You are viewing a plain text version of this content. The canonical link for it is here.
Posted to users@nifi.apache.org by Jairo Henao <ja...@gmail.com> on 2020/02/17 20:32:03 UTC

Split JSON using an expression to define the PATH

Hi all,

Is there any way to be able to "split" a huge JSON, using as JsonPATH the
value of an attribute?

SplitJson processor does not support this, it must be "hard-coded"


-- 
Jairo Henao

Re: Split JSON using an expression to define the PATH

Posted by Jairo Henao <ja...@gmail.com>.
Thanks Matt,

What you say helps me understand even because EvaluateJsonPath doesn't
support expressions either.

I will try what you mention, I appreciate your ideas.

On Tue, Feb 18, 2020 at 4:04 PM Matt Burgess <ma...@apache.org> wrote:

> Jairo,
>
> IIRC the reason we don't support Expression Language (EL) for the
> JSONPath expression is because the two DSLs use the same characters in
> different syntax, such as $. To support both, I believe the user would
> have to escape the JSONPath $ characters so the NiFi Expression
> Language lexer doesn't think it's a NiFi expression. We could try what
> some other languages do which is to catch those kinds of errors and
> proceed under the assumption that the character must be part of a
> JSONPath rather than an EL expression, but in an error condition how
> would it know that it was a JSONPath error vs a NiFi EL error? I
> believe the decision was made to keep things simple for the user and
> so EL is not currently supported for that field. Happy to continue the
> discussion though, and I welcome all opinions.
>
> In the meantime you may find (as Pierre suggested) that ForkRecord or
> SplitRecord would work, as you can use a RecordPath expression rather
> than a JSONPath expression. If the incoming JSON has a schema
> (inferred or explicit) and is a top-level array of JSON objects (or
> one JSON after another), then SplitRecord doesn't need a JSONPath as
> the JsonTreeReader will take care of reading in the individual
> records.

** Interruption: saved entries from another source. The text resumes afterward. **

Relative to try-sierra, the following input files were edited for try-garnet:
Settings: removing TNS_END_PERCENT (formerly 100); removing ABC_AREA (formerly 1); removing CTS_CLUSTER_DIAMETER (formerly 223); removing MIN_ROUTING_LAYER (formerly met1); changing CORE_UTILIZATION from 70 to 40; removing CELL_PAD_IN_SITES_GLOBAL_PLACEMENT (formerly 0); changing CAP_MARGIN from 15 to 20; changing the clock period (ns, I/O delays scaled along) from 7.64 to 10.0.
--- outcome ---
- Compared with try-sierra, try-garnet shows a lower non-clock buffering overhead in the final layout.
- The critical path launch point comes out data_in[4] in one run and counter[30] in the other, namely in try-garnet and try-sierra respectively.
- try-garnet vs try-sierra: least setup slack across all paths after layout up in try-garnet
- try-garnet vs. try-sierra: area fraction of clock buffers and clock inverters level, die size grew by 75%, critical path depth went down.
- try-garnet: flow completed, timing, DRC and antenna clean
==> 05-19: inputs <==
==> flow/design.v (excerpt) <==
module top(
    input logic clk,         
    input logic rst,         
    output logic RGB_R,      
    output logic RGB_G,      
    output logic RGB_B       
);
Settings: LEC_CHECK=0, ABC_AREA=1, CAP_MARGIN=20, CORE_MARGIN=5, CORE_UTILIZATION=40, CTS_CLUSTER_SIZE=29, HOLD_SLACK_MARGIN=0.2, MIN_ROUTING_LAYER=met2, PLACE_DENSITY=0.66, SLEW_MARGIN=20; clock period 14.0 ns.
run.sh (not shown) runs the stock make flow with config.mk's settings and CLKGATE_MAP_FILE=.
==> 05-23 (differences from 05-19) <==
==> flow/config.mk (replaced) <==
export PLATFORM = sky130hd
export DESIGN_NAME = top
export DESIGN_NICKNAME = top
export VERILOG_FILES = /design/flow/design.v
export SDC_FILE = /design/flow/constraint.sdc
export NUM_CORES = 4
export LEC_CHECK = 0
export ABC_AREA = 1
export CAP_MARGIN = 20
export CORE_MARGIN = 2
export CORE_UTILIZATION = 72
export CTS_CLUSTER_SIZE = 81
export PLACE_DENSITY_LB_ADDON = 0.23
export SLEW_MARGIN = 20
==> 04-02 (differences from 05-19) <==
==> flow/config.mk (replaced) <==
export PLATFORM = sky130hd
export DESIGN_NAME = top
export DESIGN_NICKNAME = top
export VERILOG_FILES = /design/flow/design.v
export SDC_FILE = /design/flow/constraint.sdc
export NUM_CORES = 4
export LEC_CHECK = 0
export ABC_AREA = 1
export CAP_MARGIN = 20
export CORE_MARGIN = 2
export CORE_UTILIZATION = 72
export CTS_CLUSTER_DIAMETER = 398
export CTS_CLUSTER_SIZE = 98
export PLACE_DENSITY = 0.4
export SETUP_SLACK_MARGIN = 1.49
export SLEW_MARGIN = 20
==> flow/constraint.sdc (replaced) <==
create_clock -name core_clock -period 5.07 [get_ports {clk}]
set_input_delay 1.0140 -clock core_clock [delete_from_list [all_inputs] [get_ports {clk}]]
set_output_delay 1.0140 -clock core_clock [all_outputs]
set_load 0.01 [all_outputs]
==> comparison <==
Between 05-23 and 05-19, the lower routed wire length is in 05-23 (gap 2.0%, measured against 05-19).
05-19 completed without violations. 04-02 ended with an error in clock tree synthesis (4_1_cts), error DPL-0033. 05-23 ran to the end with no violations.
Critical path depth: 05-19 is higher than 05-23 (5).
Of 05-19 and 05-23, 05-19 has the higher non-clock buffer count (gap 1).
Against 05-23, the sequential share of layout area of 05-19 is lower by 0.14 points.
In sequential power, 05-19 and 05-23 hardly differ.
Synthesized cell count is the same in 05-23 and 05-19.
Count of clock-buffer cells in the layout is the same in 05-23 and 05-19.
Between 05-19 and 05-23, the lower utilization is in 05-19 (gap 33 points).
Sequential cell count is the same in 05-23 and 05-19.
Of 05-19 and 05-23, 05-19 has the higher register-to-register slack (gap 0.19 ns).

==> trial 89 <==
top again, from the RTL that the note above started with.
export LEC_CHECK = 0
export CAP_MARGIN = 20
export CORE_MARGIN = 2
export CORE_UTILIZATION = 72
export CTS_CLUSTER_DIAMETER = 391
export CTS_CLUSTER_SIZE = 100
export PLACE_DENSITY = 0.41
export SETUP_SLACK_MARGIN = 0.98
export SLEW_MARGIN = 20
export TNS_END_PERCENT = 5
create_clock -name core_clock -period 10.6 [get_ports {clk}]
==> build 62 (differences from trial 89) <==
==> flow/config.mk (replaced) <==
export PLATFORM = sky130hd
export DESIGN_NAME = top
export DESIGN_NICKNAME = top
export VERILOG_FILES = /design/flow/design.v
export SDC_FILE = /design/flow/constraint.sdc
export NUM_CORES = 4
export LEC_CHECK = 0
export ABC_AREA = 1
export CAP_MARGIN = 20
export CORE_MARGIN = 2
export CORE_UTILIZATION = 72
export CTS_CLUSTER_DIAMETER = 97
export CTS_CLUSTER_SIZE = 81
export HOLD_SLACK_MARGIN = 0.29
export PLACE_DENSITY_LB_ADDON = 0.28
export SLEW_MARGIN = 35
==> flow/constraint.sdc (replaced) <==
create_clock -name core_clock -period 10.4 [get_ports {clk}]
set_input_delay 2.0800 -clock core_clock [delete_from_list [all_inputs] [get_ports {clk}]]
set_output_delay 2.0800 -clock core_clock [all_outputs]
set_load 0.01 [all_outputs]
==> run_results.csv <==
group,metric,value,unit
synthesis,ys_sh_adder,38.1,%
sta,setup_ws,-0.558,ns
outcome,status,"finished with violations",
sta,finalSetupViolations,9,
synthesis,synth_area,19600,um2
global_routing,grtUsageMet3,7.32,%
synthesis,yosys_cells,2750,
outcome,failed_checks,"setup timing",
# the run above: build 62

==> run_results.csv <==
group,metric,value,unit
outcome,status,"aborted with a tool error",
synthesis,ys_sh_adder,37.9,%
die,coreArea,26900,um2
outcome,first-error,"[ERROR GRT-0232] Routing congestion too high. Check the congestion heatmap in the GUI.",
synthesis,yosys_cells,2413,
outcome,lastStage,"5_1_grt",
synthesis,synth_area,19700,um2
cts,htreeDepth,3,
global_routing,grtUsageMet3,50.7,%
synthesis,async_reset_ff_share,0,%
synthesis,edf_count,0,
# the run above: trial 89

Power and IR drop assume default switching activity.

If you need a JSONPath because you need to split on an array
> "further down" in the input, you can try ForkRecord with a "Mode" set
> to "Extract" and likely "Include Parent Fields" set to "false".
> However as Simon mentioned, any transformation over the entire JSON
> (whether it be to fork a nested array or JoltTransformJson) will
> likely have to read the entire file into memory.
>
> Regards,
> Matt
>
>
> On Tue, Feb 18, 2020 at 3:32 PM Jairo Henao <ja...@gmail.com>
> wrote:
> >
> > Hi,
> > Sorry, I should have given a little more details.
> >
> > My requirement is that I have a PG (Processor Group) that I defined as a
> template, the PG contains several processors and one of them is a
> SplitJSON, I want to receive the JsonPath to be applied in a flowfile
> attribute.
> >
> > Apparently then, I must transform my JSON before entering the PG to
> always find the same JsonPath.
> >
> > Do you consider it useful to make the change request in the processor so
> that in the next versions it has that functionality?
> >
> > On Tue, Feb 18, 2020 at 2:02 PM Pierre Villard <
> pierre.villard.fr@gmail.com> wrote:
> >>
> >> Hi,
> >>
> >> We would need a bit more details about what you try to achieve (an
> example maybe?) but the record processors (SplitRecord, ForkRecord, etc)
> might be useful.
> >>
> >> Thanks,
> >> Pierre
> >>
> >> Le lun. 17 févr. 2020 à 23:55, Simon Bence <si...@gmail.com>
> a écrit :
> >>>
> >>> Hi,
> >>>
> >>> Without knowing the actual use case: what if you would run the JSON
> through JoltTransformJSON and convert it into a format would work well with
> the SplitJson? It might help. (On the side note: as you mention “huge”
> JSON, it might be a resource consuming operation)
> >>>
> >>> Regards,
> >>> Bence
> >>>
> >>> On 2020. Feb 17., at 21:32, Jairo Henao <ja...@gmail.com>
> wrote:
> >>>
> >>> Hi all,
> >>>
> >>> Is there any way to be able to "split" a huge JSON, using as JsonPATH
> the value of an attribute?
> >>>
> >>> SplitJson processor does not support this, it must be "hard-coded"
> >>>
> >>>
> >>> --
> >>> Jairo Henao
> >>>
> >>>
> >
> >
> > --
> > Jairo Henao
> >
>


-- 
Saludos

Jairo Henao

*Chat Skype: jairo.henao.05*

Re: Split JSON using an expression to define the PATH

Posted by Matt Burgess <ma...@apache.org>.
Jairo,

IIRC the reason we don't support Expression Language (EL) for the
JSONPath expression is because the two DSLs use the same characters in
different syntax, such as $. To support both, I believe the user would
have to escape the JSONPath $ characters so the NiFi Expression
Language lexer doesn't think it's a NiFi expression. We could try what
some other languages do which is to catch those kinds of errors and
proceed under the assumption that the character must be part of a
JSONPath rather than an EL expression, but in an error condition how
would it know that it was a JSONPath error vs a NiFi EL error? I
believe the decision was made to keep things simple for the user and
so EL is not currently supported for that field. Happy to continue the
discussion though, and I welcome all opinions.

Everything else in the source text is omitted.